With all of the curricular demands and a focus on preparing for state exams, I am concerned that we do not create situations for students to persevere if they don’t succeed in their first attempts at experiments in science. How do we communicate the value of curiosity and perseverance to high school science students and the notion that repeated “failure” is common on the road to major breakthroughs?
—Noelle, New York, New York
When watching children play video games or teenagers texting at the speed of light, I marvel at how they learned these skills on their own–through trial and error, practice, watching each other, and self-evaluation. You raise a good question: Are students encouraged to use these learning strategies in school?
Students hear failure and mistakes are not an option, with airline pilots and brain surgeons as examples. While I hope pilots and surgeons would not make errors in the cockpit and operating room, I suspect they did make some errors during simulations and supervised training—under controlled circumstances where they see the results of their decisions in a variety of situations. This training provides opportunities to learn how to recognize when things go wrong and to experience many problem-solving and decision-making situations, so they’ll remain calm and collected when things go haywire in real life, as they inevitably do. .
What happens when students make mistakes or when something does not go well the first time? I suspect some teachers use the red pencil to focus on the mistakes and take points off, even when students are learning and practicing new concepts and skills. Do students learn that mistakes are bad in school, perfection is required at all times, and there are no second chances? Perhaps some students are so afraid of being labeled a “failure” they’ve learned it’s less painful to do nothing. It could be helpful if we model how to recognize a mistake or error and what to do about it. Even if we have to make a deliberate error, we can demonstrate how it could be corrected and prevented and what can be learned from it. We could even describe our own attempts at learning something new. (I told my students that if they ever felt frustrated to visualize me in my first aerobics class—what a disaster!)
We should not condone sloppy or careless work, but I wonder if sometimes it would be helpful to allow students to make mistakes. Shouldn’t we encourage them to reflect, ponder, and problem-solve before asking for help? Just as “helicopter parents” hover over their children to prevent mistakes or failure, I think well-intentioned “helicopter teachers” hover over their students and intervene even if students do not ask for (and may not really need) immediate assistance, just a little time to think things through. Of course, teachers must intervene if there are safety issues or when students are genuinely frustrated.

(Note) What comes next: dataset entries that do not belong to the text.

[src/rtl/seg_decode.sv]
`timescale 1ns/1ns

module seg_decode (
   input  logic [pong_pkg::cnt_w-1:0] value,
   input  logic                       is_num,
   input  logic                       up,
   output logic [pong_pkg::seg_w-1:0] seg
);

   logic [pong_pkg::seg_w-1:0] glyph;

   // Arrow glyph for the direction digits
   assign glyph = up ? pong_pkg::seg_up : pong_pkg::seg_down;

   always_comb begin
      if (is_num) begin
         seg = pong_pkg::seg_digit[value];
      end else begin
         seg = glyph;
      end
   end

endmodule

[src/rtl/seg_scan.sv]
`timescale 1ns/1ns

module seg_scan (
   input  logic                       clk,
   input  logic                       rst_n,
   input  logic                       ref_tick,
   input  logic [pong_pkg::cnt_w-1:0] cnt,
   input  logic                       up,
   output logic [pong_pkg::cnt_w-1:0] value,
   output logic                       is_num,
   output logic [pong_pkg::an_w-1:0]  an
);

   logic [1:0] idx;
   logic       two_digit;

   always_ff @(posedge clk) begin
      if (!rst_n) begin
         idx <= 2'd0;
      end else if (ref_tick) begin
         idx <= idx + 2'd1;   // Wraps after digit 3
      end
   end

   // One-cold digit select
   assign an = ~(pong_pkg::an_w'(1) << idx);

   assign two_digit = (cnt >= 4'd10);

   always_comb begin
      if (idx == pong_pkg::pos_tens) begin
         is_num = 1'b1;
         value  = two_digit ? 4'd1 : 4'd0;
      end else if (idx == pong_pkg::pos_ones) begin
         is_num = 1'b1;
         value  = two_digit ? cnt - 4'd10 : cnt;
      end else begin
         // Direction digits
         is_num = 1'b0;
         value  = {{(pong_pkg::cnt_w-1){1'b0}}, up};
      end
   end

endmodule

Can we help students learn perseverance if science activities are neatly packaged in one-period chunks rather than opportunities for ongoing investigations? What do students learn about the nature of science if all activities have a single, correct answer or conclusion? It would be helpful for students and teachers to meet scientists (either in person or online) and learn about their day-to-day work. A museum scientist described to my students how his longitudinal research on amphibian populations was taking several years (it was interspersed with other projects). He noted how he revised the project several times and how some data did not seem to “fit,” which led to other research questions.

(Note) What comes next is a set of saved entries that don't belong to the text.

<file path="config.mk">
export PLATFORM = sky130hd
export DESIGN_NAME = sampler_top
export DESIGN_NICKNAME = d
export VERILOG_FILES = /design/src/logic/sampler_pkg.sv /design/src/logic/sample_ifc.sv /design/src/logic/coef_writer.sv /design/src/logic/msg_buffer.sv /design/src/logic/rej_filter.sv /design/src/logic/sampler_regs.sv /design/src/logic/sampler_top.sv
export SDC_FILE = /design/constraint.sdc
export NUM_CORES = 1
export LEC_CHECK = 0
export BUFFER_PORTS_ARGS = -buffer_cell sky130_fd_sc_hd__buf_2
export CAP_MARGIN = 5
export CORE_MARGIN = 3
export CORE_UTILIZATION = 40
export CTS_CLUSTER_SIZE = 24
export DETAILED_ROUTE_END_ITERATION = 8
export PLACE_DENSITY = 0.56
export SKIP_CTS_REPAIR_TIMING = 1
export SLEW_MARGIN = 15
export SYNTH_ARGS = -nofsm -noshare
export SYNTH_HDL_FRONTEND = slang
export SYNTH_SLANG_ARGS = --single-unit
</file>
<file path="constraint.sdc">
create_clock -name clk -period 9.4 [get_ports clk]
set_clock_uncertainty 0.1 [all_clocks]
set_input_delay 1.88 -clock clk [delete_from_list [all_inputs] [get_ports clk]]
set_output_delay 1.88 -clock clk [all_outputs]
set_load 0.02 [all_outputs]
</file>
<file path="src/logic/sampler_pkg.sv">
package sampler_pkg;

  // Width of one coefficient and of one raw candidate from the source
  localparam int COEF_W = 12;

  // One coefficient as it travels through the filter, buffer and writer
  typedef logic [COEF_W-1:0] coef_t;

  // Coefficient counter width, wide enough to hold a full polynomial of 256
  localparam int CNT_W = 9;

  // Rejection bound after reset, the usual modulus q
  localparam coef_t DEF_BOUND = 12'd3329;

  // Number of coefficients per run after reset
  localparam logic [CNT_W-1:0] DEF_TARGET = 9'd256;

  // Register map of the control port
  // Bit 0 of a CTRL write starts a run
  localparam logic [1:0] REG_CTRL = 2'd0;
  // Candidates strictly below this value are kept
  localparam logic [1:0] REG_BOUND = 2'd1;
  // Coefficient count at which a run ends
  localparam logic [1:0] REG_TARGET = 2'd2;
  // Busy in bit 0, done in bit 1, current count above them
  localparam logic [1:0] REG_STATUS = 2'd3;

  // Data width of the register port
  localparam int REG_DW = 16;

endpackage

</file>
<file path="src/logic/sample_ifc.sv">
`timescale 1ns/100ps

interface sample_ifc #(
  parameter int NUM_WR = 5,
  parameter int NUM_RD = 4
);
  import sampler_pkg::*;

  // Compacted survivors from the filter, valid bits are contiguous from bit 0
  logic  [NUM_WR-1:0] wr_valid;
  coef_t [NUM_WR-1:0] wr_data;

  // Buffer cannot take a whole write beat
  logic full;

  // Oldest NUM_RD buffer entries, a group is ready once the top one is valid
  logic  [NUM_RD-1:0] rd_valid;
  coef_t [NUM_RD-1:0] rd_data;

  // Pops partial groups so the buffer empties between runs
  logic flush;

  modport filt (output wr_valid, output wr_data, input full);

  // Named bufr since buf is a reserved gate keyword
  modport bufr (
    input  wr_valid, input wr_data, input flush,
    output full, output rd_valid, output rd_data
  );

  modport wrt (input rd_valid, input rd_data, output flush);

endinterface

</file>
<file path="src/logic/coef_writer.sv">
`timescale 1ns/100ps

module coef_writer #(
  parameter int NUM_RD = 4
) (
  input  logic                             clk,
  input  logic                             rst_b,
  input  logic                             start_i,
  input  logic                             busy_i,
  input  logic [sampler_pkg::CNT_W-1:0]    target_i,
  sample_ifc.wrt                           smp,
  output logic [sampler_pkg::CNT_W-1:0]    count_o,
  output logic                             run_end_o,
  output logic                             mem_we_o,
  output logic [5:0]                       mem_addr_o,
  output sampler_pkg::coef_t [NUM_RD-1:0]  mem_wdata_o,
  output logic [NUM_RD-1:0]                mem_lane_o
);
  import sampler_pkg::*;

  // One extra bit so count plus a lane index never wraps
  localparam int IDX_W = CNT_W + 1;

  logic              pop;
  logic [NUM_RD-1:0] lane;
  logic [CNT_W-1:0]  count_q;
  logic [CNT_W-1:0]  count_next;
  logic [5:0]        addr_q;

  // Outside a run every leftover group is flushed and discarded
  assign smp.flush = ~busy_i;

  // Same pop rule as the buffer, so exactly one group is seen per pop
  assign pop = smp.rd_valid[NUM_RD-1] | (smp.flush & smp.rd_valid[0]);

  // A lane is written only if its coefficient still falls below the target
  always_comb begin
    logic [IDX_W-1:0] idx;
    lane = '0;
    for (int i = 0; i < NUM_RD; i++) begin
      idx     = {1'b0, count_q} + IDX_W'(i);
      lane[i] = busy_i & pop & smp.rd_valid[i] & (idx < {1'b0, target_i});
    end
  end

  // Lanes are contiguous, so adding them gives the new count
  always_comb begin
    count_next = count_q;
    for (int i = 0; i < NUM_RD; i++) begin
      count_next = count_next + CNT_W'(lane[i]);
    end
  end

  always_ff @(posedge clk or negedge rst_b) begin
    if (!rst_b) begin
      count_q   <= '0;
      addr_q    <= '0;
      run_end_o <= 1'b0;
    end else begin
      // Pulses once, on the group that brings the count to the target
      run_end_o <= (|lane) & (count_next == target_i);
      if (start_i) begin
        count_q <= '0;
        addr_q  <= '0;
      end else if (|lane) begin
        count_q <= count_next;
        addr_q  <= addr_q + 6'd1;
      end
    end
  end

  // Write port follows buffer state directly so a group is stored as it appears
  assign mem_we_o   = |lane;
  assign mem_addr_o = addr_q;
  assign mem_lane_o = lane;
  assign count_o    = count_q;

  // Lanes that are not written carry zero rather than stale buffer content
  always_comb begin
    for (int i = 0; i < NUM_RD; i++) begin
      mem_wdata_o[i] = lane[i] ? smp.rd_data[i] : '0;
    end
  end

endmodule

</file>
<file path="src/logic/msg_buffer.sv">
`timescale 1ns/100ps

module msg_buffer #(
  parameter int NUM_WR = 5,
  parameter int NUM_RD = 4
) (
  input  logic      clk,
  input  logic      rst_b,
  sample_ifc.bufr   smp
);
  import sampler_pkg::*;

  // Enough room for one pending group plus one full write beat
  localparam int DEPTH = NUM_WR + NUM_RD;
  localparam int CNT_BW = $clog2(DEPTH + 1);

  // Buffer entries, entry 0 is the oldest sample
  coef_t [DEPTH-1:0] buf_q;
  coef_t [DEPTH-1:0] buf_shift;
  coef_t [DEPTH-1:0] buf_d;
  logic  [DEPTH-1:0] vld_q;
  logic  [DEPTH-1:0] vld_shift;
  logic  [DEPTH-1:0] vld_d;

  // Incoming beat widened to the buffer depth and moved to its landing spot
  coef_t [DEPTH-1:0] wr_ext;
  coef_t [DEPTH-1:0] wr_shift;
  logic  [DEPTH-1:0] wr_vext;
  logic  [DEPTH-1:0] wr_vshift;

  logic              do_rd;
  logic              do_wr;
  logic [CNT_BW-1:0] num_valid;
  logic [CNT_BW-1:0] shamt;

  // Full once the entries a wide beat could need past a pop are not all free
  // With a read side at least as wide as the write side it never fills
  generate
    if (NUM_WR <= NUM_RD) begin : g_never_full
      assign smp.full = 1'b0;
    end else begin : g_full
      assign smp.full = vld_q[DEPTH-(NUM_WR-NUM_RD)];
    end
  endgenerate

  // Pop a whole group, or any leftover while flushing
  assign do_rd = vld_q[NUM_RD-1] | (smp.flush & vld_q[0]);
  assign do_wr = (|smp.wr_valid) & ~smp.full;

  // Valid entries are contiguous so the count is also the first free slot
  always_comb begin
    num_valid = '0;
    for (int i = 0; i < DEPTH; i++) begin
      num_valid = num_valid + CNT_BW'(vld_q[i]);
    end
  end

  // A flush may pop fewer than NUM_RD entries, so the offset saturates at zero
  always_comb begin
    if (!do_rd) begin
      shamt = num_valid;
    end else if (num_valid > CNT_BW'(NUM_RD)) begin
      shamt = num_valid - CNT_BW'(NUM_RD);
    end else begin
      shamt = '0;
    end
  end

  always_comb begin
    wr_ext  = '0;
    wr_vext = '0;
    for (int i = 0; i < NUM_WR; i++) begin
      wr_ext[i]  = smp.wr_data[i];
      wr_vext[i] = smp.wr_valid[i] & do_wr;
    end
    wr_shift  = wr_ext << (shamt * COEF_W);
    wr_vshift = wr_vext << shamt;
  end

  // Drop the popped group, then append the new beat behind what is left
  always_comb begin
    buf_shift = do_rd ? (buf_q >> (NUM_RD * COEF_W)) : buf_q;
    vld_shift = do_rd ? (vld_q >> NUM_RD) : vld_q;
    for (int i = 0; i < DEPTH; i++) begin
      buf_d[i] = wr_vshift[i] ? wr_shift[i] : buf_shift[i];
    end
    vld_d = vld_shift | wr_vshift;
  end

  always_ff @(posedge clk or negedge rst_b) begin
    if (!rst_b) begin
      vld_q <= '0;
    end else if (do_rd | do_wr) begin
      vld_q <= vld_d;
    end
  end

  always_ff @(posedge clk) begin
    if (do_rd | do_wr) begin
      buf_q <= buf_d;
    end
  end

  // The oldest group is always on view to the writer
  assign smp.rd_valid = vld_q[NUM_RD-1:0];
  assign smp.rd_data  = buf_q[NUM_RD-1:0];

endmodule

</file>
<file path="src/logic/rej_filter.sv">
`timescale 1ns/100ps

module rej_filter #(
  parameter int NUM_WR = 5
) (
  input  logic                             clk,
  input  logic                             rst_b,
  input  logic                             busy_i,
  input  sampler_pkg::coef_t               bound_i,
  input  logic                             cand_valid_i,
  input  sampler_pkg::coef_t [NUM_WR-1:0]  cand_i,
  output logic                             cand_ready_o,
  sample_ifc.filt                          smp
);
  import sampler_pkg::*;

  // Survivors of the current beat, packed into the low slots
  logic  [NUM_WR-1:0] keep_valid;
  coef_t [NUM_WR-1:0] keep_data;

  // A beat is taken from the source on this cycle
  logic take;

  // Room exists when the register is empty or the buffer takes its content now
  // Nothing is taken outside a run
  assign cand_ready_o = busy_i & (~(|smp.wr_valid) | ~smp.full);
  assign take         = cand_valid_i & cand_ready_o;

  // Walk the candidates in order and drop each kept one into the next free slot
  // Order among survivors is preserved so the stream stays in sequence
  always_comb begin
    logic [$clog2(NUM_WR+1)-1:0] slot;
    slot       = '0;
    keep_valid = '0;
    keep_data  = '0;
    for (int i = 0; i < NUM_WR; i++) begin
      if (cand_i[i] < bound_i) begin
        keep_valid[slot] = 1'b1;
        keep_data[slot]  = cand_i[i];
        slot             = slot + 1'b1;
      end
    end
  end

  // Valid bits load on a new beat and clear once the buffer has taken them
  // While the buffer is full the register simply holds
  always_ff @(posedge clk or negedge rst_b) begin
    if (!rst_b) begin
      smp.wr_valid <= '0;
    end else if (take) begin
      smp.wr_valid <= keep_valid;
    end else if (!smp.full) begin
      smp.wr_valid <= '0;
    end
  end

  // Sample values only matter where the valid bit is set
  always_ff @(posedge clk) begin
    if (take) begin
      smp.wr_data <= keep_data;
    end
  end

endmodule

</file>
<file path="src/logic/sampler_regs.sv">
`timescale 1ns/100ps

module sampler_regs (
  input  logic                              clk,
  input  logic                              rst_b,
  input  logic                              reg_we_i,
  input  logic [1:0]                        reg_addr_i,
  input  logic [sampler_pkg::REG_DW-1:0]    reg_wdata_i,
  output logic [sampler_pkg::REG_DW-1:0]    reg_rdata_o,
  input  logic [sampler_pkg::CNT_W-1:0]     count_i,
  input  logic                              run_end_i,
  output sampler_pkg::coef_t                bound_o,
  output logic [sampler_pkg::CNT_W-1:0]     target_o,
  output logic                              start_o,
  output logic                              busy_o,
  output logic                              done_o
);
  import sampler_pkg::*;

  always_ff @(posedge clk or negedge rst_b) begin
    if (!rst_b) begin
      bound_o  <= DEF_BOUND;
      target_o <= DEF_TARGET;
      start_o  <= 1'b0;
      busy_o   <= 1'b0;
      done_o   <= 1'b0;
    end else begin
      // A start request during a run is ignored
      start_o <= reg_we_i & (reg_addr_i == REG_CTRL) & reg_wdata_i[0] & ~busy_o;
      if (reg_we_i && reg_addr_i == REG_BOUND) begin
        bound_o <= reg_wdata_i[COEF_W-1:0];
      end
      if (reg_we_i && reg_addr_i == REG_TARGET) begin
        target_o <= reg_wdata_i[CNT_W-1:0];
      end
      // Busy rises on the same edge the writer clears its counter
      if (start_o) begin
        busy_o <= 1'b1;
        done_o <= 1'b0;
      end else if (run_end_i) begin
        busy_o <= 1'b0;
        done_o <= 1'b1;
      end
    end
  end

  // CTRL is write only and reads as zero
  always_comb begin
    reg_rdata_o = '0;
    case (reg_addr_i)
      REG_BOUND:  reg_rdata_o[COEF_W-1:0] = bound_o;
      REG_TARGET: reg_rdata_o[CNT_W-1:0]  = target_o;
      REG_STATUS: reg_rdata_o[CNT_W+1:0]  = {count_i, done_o, busy_o};
      default:    reg_rdata_o = '0;
    endcase
  end

endmodule

</file>
<file path="src/logic/sampler_top.sv">
`timescale 1ns/100ps

module sampler_top #(
  parameter int NUM_WR = 5,
  parameter int NUM_RD = 4
) (
  input  logic                             clk,
  input  logic                             rst_b,
  input  logic                             cand_valid_i,
  input  sampler_pkg::coef_t [NUM_WR-1:0]  cand_i,
  output logic                             cand_ready_o,
  input  logic                             reg_we_i,
  input  logic [1:0]                       reg_addr_i,
  input  logic [sampler_pkg::REG_DW-1:0]   reg_wdata_i,
  output logic [sampler_pkg::REG_DW-1:0]   reg_rdata_o,
  output logic                             mem_we_o,
  output logic [5:0]                       mem_addr_o,
  output sampler_pkg::coef_t [NUM_RD-1:0]  mem_wdata_o,
  output logic [NUM_RD-1:0]                mem_lane_o,
  output logic                             busy_o,
  output logic                             done_o
);
  import sampler_pkg::*;

  // Run control shared by the register block and the datapath
  coef_t            bound;
  logic [CNT_W-1:0] target;
  logic [CNT_W-1:0] count;
  logic             start;
  logic             run_end;

  // Sample path from filter through buffer to writer
  sample_ifc #(.NUM_WR(NUM_WR), .NUM_RD(NUM_RD)) u_smp ();

  sampler_regs u_regs (
    .clk         (clk),
    .rst_b       (rst_b),
    .reg_we_i    (reg_we_i),
    .reg_addr_i  (reg_addr_i),
    .reg_wdata_i (reg_wdata_i),
    .reg_rdata_o (reg_rdata_o),
    .count_i     (count),
    .run_end_i   (run_end),
    .bound_o     (bound),
    .target_o    (target),
    .start_o     (start),
    .busy_o      (busy_o),
    .done_o      (done_o)
  );

  rej_filter #(.NUM_WR(NUM_WR)) u_filter (
    .clk          (clk),
    .rst_b        (rst_b),
    .busy_i       (busy_o),
    .bound_i      (bound),
    .cand_valid_i (cand_valid_i),
    .cand_i       (cand_i),
    .cand_ready_o (cand_ready_o),
    .smp          (u_smp.filt)
  );

  msg_buffer #(.NUM_WR(NUM_WR), .NUM_RD(NUM_RD)) u_buffer (
    .clk   (clk),
    .rst_b (rst_b),
    .smp   (u_smp.bufr)
  );

  coef_writer #(.NUM_RD(NUM_RD)) u_writer (
    .clk         (clk),
    .rst_b       (rst_b),
    .start_i     (start),
    .busy_i      (busy_o),
    .target_i    (target),
    .smp         (u_smp.wrt),
    .count_o     (count),
    .run_end_o   (run_end),
    .mem_we_o    (mem_we_o),
    .mem_addr_o  (mem_addr_o),
    .mem_wdata_o (mem_wdata_o),
    .mem_lane_o  (mem_lane_o)
  );

endmodule

</file>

It’s not necessary to wait until high school to encourage perseverance and curiosity. In a fourth grade class I visited, students were investigating the relationship between volume and temperature. They had made predictions/hypotheses, but as the teacher put their data on the board, it was apparent that they were too varied to see any trends and come to any conclusion. As the teacher tried to think of an explanation, a student remarked, “Maybe we didn’t all do the experiment in the same way.” Other students chimed in with suggestions: they may have read the thermometers incorrectly, perhaps they did not all measure the balloons accurately, or maybe the balloons had tiny holes in them that allowed air to escape. The teacher then joined the discussion about the importance of controls in an experiment and the value of consistency and accuracy in measurement. When the students asked if they could repeat the experiment, she helped them annotate the procedure with their suggestions and promised they could try again. After class, she reflected on the lesson. She said that at first she was disappointed the activity did not work out as planned, but she was excited about the way the students responded. She concluded that learning from a “failed” experiment was a valuable experience. (And later in the year, her class scored well above average on the state science exam!)
A recent blog entry Student Success: Genius or Perseverance? on the International Society for Technology in Education (ISTE) web site also addresses this topic. Readers, feel free to share your own experiences or other resources, too.